* _ASSIGNED TASK_: On the basis of the records below, report how many lines contain the word "localparam". Nothing else should be given.

━━ GIVEN INFORMATION

==> inputs of garnet <==
// alu
module alu(
		input  FPUCLK,
		input  [31:0] A, B,
		input  [2:0]  CTRL,
		output reg [31:0] OUT
	);
clock: 5.5 ns
lec_check: 0
cap_margin: 20
cell_pad_in_sites_detail_placement: 2
core_margin: 2
core_utilization: 40
cts_cluster_size: 73
hold_slack_margin: -0.07
place_density_lb_addon: 0.13
setup_slack_margin: -0.47
slew_margin: 20
run.sh (not shown) runs the stock make flow with config.mk's settings and CLKGATE_MAP_FILE=.
==> zinc (differences from garnet) <==
Settings changed: CELL_PAD_IN_SITES_DETAIL_PLACEMENT 2 to default, CTS_CLUSTER_SIZE 73 to default, HOLD_SLACK_MARGIN -0.07 to default, PLACE_DENSITY_LB_ADDON 0.13 to default, SETUP_SLACK_MARGIN -0.47 to default.
==> flow/constraint.sdc (replaced) <==
create_clock -name core_clock -period 5.38 [get_ports {FPUCLK}]
set_input_delay 1.0760 -clock core_clock [delete_from_list [all_inputs] [get_ports {FPUCLK}]]
set_output_delay 1.0760 -clock core_clock [all_outputs]
set_load 0.01 [all_outputs]
==> cedar (differences from garnet) <==
Settings changed: CELL_PAD_IN_SITES_DETAIL_PLACEMENT 2 to default, CORE_UTILIZATION 40 to 71, CTS_CLUSTER_DIAMETER from default to 188, CTS_CLUSTER_SIZE 73 to 17, HOLD_SLACK_MARGIN -0.07 to default, PLACE_DENSITY_LB_ADDON 0.13 to default, SETUP_SLACK_MARGIN -0.47 to 1.34.
==> flow/constraint.sdc (replaced) <==
create_clock -name core_clock -period 5.15 [get_ports {FPUCLK}]
set_input_delay 1.0300 -clock core_clock [delete_from_list [all_inputs] [get_ports {FPUCLK}]]
set_output_delay 1.0300 -clock core_clock [all_outputs]
set_load 0.01 [all_outputs]
==> comparison <==
Between garnet and zinc, the lower count of clock-buffer cells in the layout is in zinc (gap 3).
Of garnet and zinc, garnet has the higher clock power (gap about 5%, measured against zinc).
cedar did not get past 5_1_grt with GRT-0232. garnet reached the layout checks and failed them: setup timing. zinc produced a clean layout.
Area after synthesis is the same in cedar and garnet.
Synthesized cell count is the same in garnet and cedar.
Between zinc and garnet, the lower fmax is in garnet (gap 9.9%, measured against garnet).
Flip-flop count is the same in garnet and zinc.
Wire length: zinc is lower than garnet (about 30%).
Between garnet and zinc, the lower clock skew is in zinc (gap 0.0084 ns).

---

==> trial 45 <==
alu again, from the RTL that the note above started with.
## alu
module alu(
		input  FPUCLK,
		input  [31:0] A, B,
		input  [2:0]  CTRL,
		output reg [31:0] OUT
	);
Settings: LEC_CHECK=0, CAP_MARGIN=20, CORE_MARGIN=2, CORE_UTILIZATION=62, SLEW_MARGIN=20; clock period 1.26 ns.
==> build 87 (differences from trial 45) <==
- CELL_PAD_IN_SITES_DETAIL_PLACEMENT: unset -> 0
- CORE_ASPECT_RATIO: unset -> 1.12
- CORE_UTILIZATION: 62 -> 16
- MIN_ROUTING_LAYER: unset -> met2
- PLACE_DENSITY_LB_ADDON: unset -> 0.19
- SETUP_SLACK_MARGIN: unset -> 0.57
==> flow/constraint.sdc (replaced) <==
create_clock -name core_clock -period 5.5 [get_ports {FPUCLK}]
set_input_delay 1.1000 -clock core_clock [delete_from_list [all_inputs] [get_ports {FPUCLK}]]
set_output_delay 1.1000 -clock core_clock [all_outputs]
set_load 0.01 [all_outputs]
==> build 53 (differences from trial 45) <==
- CORE_UTILIZATION: 62 -> 66
- CTS_CLUSTER_DIAMETER: unset -> 270
- GPL_ROUTABILITY_DRIVEN: unset -> 1
- HOLD_SLACK_MARGIN: unset -> 0.22
- PLACE_DENSITY: unset -> 0.51
- SETUP_SLACK_MARGIN: unset -> 1.06
- TNS_END_PERCENT: unset -> 100
==> flow/constraint.sdc (replaced) <==
create_clock -name core_clock -period 4.32 [get_ports {FPUCLK}]
set_input_delay 0.8640 -clock core_clock [delete_from_list [all_inputs] [get_ports {FPUCLK}]]
set_output_delay 0.8640 -clock core_clock [all_outputs]
set_load 0.01 [all_outputs]
==> comparison table <==
| metric | build 53 | trial 45 | build 87 |
|---|---|---|---|
| Run status | complete, but fails checks | aborted with a tool error | timing/DRC/antenna clean |
| Stage where the flow stopped | - | global routing (5_1_grt) | - |
| Layout check failures | setup timing | - | - |
| Largest clock skew in the final design | 48.9 ps | - | 16.1 ps |
| IR drop worst, VDD | 0.445 mV | - | 0.280 mV |
| Sequential power share | 23.7% | - | 28.4% |
| Worst hold path class | reg -> reg | - | reg -> reg |
| Slack of the worst reg-to-reg path | -1370 ps | - | 590 ps |
| TritonCTS clock tree | done | - | done |
| Combinational-cell power consumption | 7.69 mW | - | 4.22 mW |
| Inverter count | 33 | - | 33 |
| Final Hold Slack | 419 ps | - | 415 ps |
| Count of clock buffers in the final design | 23 | - | 30 |
| Post-detail-place hpwl | 29,400 µm | 33,500 µm | 33,400 µm |
| Number of placement rows | 54 | 55 | 116 |
===== flow/design.v =====
module ctr #(
	parameter ADR_WIDTH = 6
)(
	input wire clk_i,
	input wire rst_i,
	input wire carry_i,
	input wire [2-1:0] op_i,
	output reg [1-1:0] ctr_marmux_o,
	output reg [2-1:0] ctr_carrymux_o,
	output reg ctr_pc_reg_en_o,
	output reg ctr_a_reg_en_o,
	output reg ctr_mar_reg_en_o,
	output reg ctr_d_reg_en_o,
	output reg ctr_we_o,
	output reg [2-1:0] ctr_aluop_o
);
	localparam STATE_WIDTH = 12;
	localparam [STATE_WIDTH-1:0]
		s_fi	=	12'b000_000_000_001,
		s_rm	=	12'b000_000_000_010,
		s_nf	=	12'b000_000_000_100,
		s_nc	=	12'b000_000_001_000,
		s_af	=	12'b000_000_010_000,
		s_ac	=	12'b000_000_100_000,
		s_jc	=	12'b000_001_000_000,
		s_sw	=	12'b000_010_000_000,
		s_pm	=	12'b000_100_000_000,
		s_nw	=	12'b001_000_000_000,
		s_aw	=	12'b010_000_000_000,
		s_fw	=	12'b100_000_000_000;
	reg [STATE_WIDTH-1:0] current, next;
	always @(posedge clk_i) begin:sequential
		if (rst_i) begin
			current <= s_fi;
		end else begin
			current <= next;
		end
	end
	always @* begin:combnext
	case (current)
		s_fi:
			next = s_fw;
		s_fw:
			next = s_rm;
		s_rm:
			case (op_i)
				2'b00 : begin
					next = s_nf;
				end
				2'b01 : begin
					next = s_af;
				end
				2'b10 : begin
					next = s_sw;
				end
				2'b11 : begin
					if (carry_i) begin
						next = s_jc;
					end else begin
						next = s_fi;
					end
				end
				default:
					next = s_fi;
			endcase
		s_nf:
			next = s_nw;
                s_nw:
                        next = s_nc;
		s_nc:
			next = s_pm;
		s_af:
			next = s_aw;
                s_aw:
                        next = s_ac;
		s_ac:
			next = s_pm;
		s_jc:
			next = s_pm;
		s_sw:
			next = s_pm;
		s_pm:
			next = s_fi;
		default:
			next = s_fi;
	endcase
	end
	always @* begin:combout
	case(current)
		s_fi:
		begin
			ctr_pc_reg_en_o = 1'b1;
			ctr_marmux_o = 1'b1;
			ctr_mar_reg_en_o = 1'b0;
			ctr_aluop_o = 2'b01;
			ctr_a_reg_en_o = 1'b0;
			ctr_we_o = 1'b0;
			ctr_d_reg_en_o = 1'b0;
			ctr_carrymux_o = 2'b00;
		end
		s_fw:
		begin
			ctr_pc_reg_en_o = 1'b1;
			ctr_marmux_o = 1'b1;
			ctr_mar_reg_en_o = 1'b0;
			ctr_aluop_o = 2'b01;
			ctr_a_reg_en_o = 1'b0;
			ctr_we_o = 1'b0;
			ctr_d_reg_en_o = 1'b1;
			ctr_carrymux_o = 2'b00;
		end
		s_rm:
		begin
			ctr_pc_reg_en_o = 1'b0;
			ctr_marmux_o = 1'b0;
			ctr_mar_reg_en_o = 1'b1;
			ctr_aluop_o = 2'b01;
			ctr_a_reg_en_o = 1'b0;
			ctr_we_o = 1'b0;
			ctr_d_reg_en_o = 1'b0;
			ctr_carrymux_o = 2'b00;
		end
		s_nf:
		begin
			ctr_pc_reg_en_o = 1'b0;
			ctr_marmux_o = 1'b1;
			ctr_mar_reg_en_o = 1'b0;
			ctr_aluop_o = 2'b01;
			ctr_a_reg_en_o = 1'b0;
			ctr_we_o = 1'b0;
			ctr_d_reg_en_o = 1'b0;
			ctr_carrymux_o = 2'b00;
		end
		s_nw:
		begin
			ctr_pc_reg_en_o = 1'b0;
			ctr_marmux_o = 1'b1;
			ctr_mar_reg_en_o = 1'b0;
			ctr_aluop_o = 2'b01;
			ctr_a_reg_en_o = 1'b0;
			ctr_we_o = 1'b0;
			ctr_d_reg_en_o = 1'b1;
			ctr_carrymux_o = 2'b00;
		end
		s_nc:
		begin
			ctr_pc_reg_en_o = 1'b0;
			ctr_marmux_o = 1'b1;
			ctr_mar_reg_en_o = 1'b0;
			ctr_aluop_o = 2'b00;
			ctr_a_reg_en_o = 1'b1;
			ctr_we_o = 1'b0;
			ctr_d_reg_en_o = 1'b0;
			ctr_carrymux_o = 2'b01;
		end
		s_af:
		begin
			ctr_pc_reg_en_o = 1'b0;
			ctr_marmux_o = 1'b1;
			ctr_mar_reg_en_o = 1'b0;
			ctr_aluop_o = 2'b01;
			ctr_a_reg_en_o = 1'b0;
			ctr_we_o = 1'b0;
			ctr_d_reg_en_o = 1'b0;
			ctr_carrymux_o = 2'b00;
		end
		s_aw:
		begin
			ctr_pc_reg_en_o = 1'b0;
			ctr_marmux_o = 1'b1;
			ctr_mar_reg_en_o = 1'b0;
			ctr_aluop_o = 2'b01;
			ctr_a_reg_en_o = 1'b0;
			ctr_we_o = 1'b0;
			ctr_d_reg_en_o = 1'b1;
			ctr_carrymux_o = 2'b00;
		end
		s_ac:
		begin
			ctr_pc_reg_en_o = 1'b0;
			ctr_marmux_o = 1'b1;
			ctr_mar_reg_en_o = 1'b0;
			ctr_aluop_o = 2'b01;
			ctr_a_reg_en_o = 1'b1;
			ctr_we_o = 1'b0;
			ctr_d_reg_en_o = 1'b0;
			ctr_carrymux_o = 2'b01;
		end
		s_jc:
		begin
			ctr_pc_reg_en_o = 1'b0;
			ctr_marmux_o = 1'b1;
			ctr_mar_reg_en_o = 1'b0;
			ctr_aluop_o = 2'b01;
			ctr_a_reg_en_o = 1'b0;
			ctr_we_o = 1'b0;
			ctr_d_reg_en_o = 1'b0;
			ctr_carrymux_o = 2'b10;
		end
		s_sw:
		begin
			ctr_pc_reg_en_o = 1'b0;
			ctr_marmux_o = 1'b1;
			ctr_mar_reg_en_o = 1'b0;
			ctr_aluop_o = 2'b01;
			ctr_a_reg_en_o = 1'b0;
			ctr_we_o = 1'b1;
			ctr_d_reg_en_o = 1'b0;
			ctr_carrymux_o = 2'b00;
		end
		s_pm:
		begin
			ctr_pc_reg_en_o = 1'b0;
			ctr_marmux_o = 1'b1;
			ctr_mar_reg_en_o = 1'b1;
			ctr_aluop_o = 2'b01;
			ctr_a_reg_en_o = 1'b0;
			ctr_we_o = 1'b0;
			ctr_d_reg_en_o = 1'b0;
			ctr_carrymux_o = 2'b00;
		end
		default:
		begin
			ctr_pc_reg_en_o = 1'b0;
			ctr_marmux_o = 1'b1;
			ctr_mar_reg_en_o = 1'b1;
			ctr_aluop_o = 2'b01;
			ctr_a_reg_en_o = 1'b0;
			ctr_we_o = 1'b0;
			ctr_d_reg_en_o = 1'b0;
			ctr_carrymux_o = 2'b00;
		end
	endcase
	end
endmodule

━━━━

* _EXERCISE RESPONSE_: 2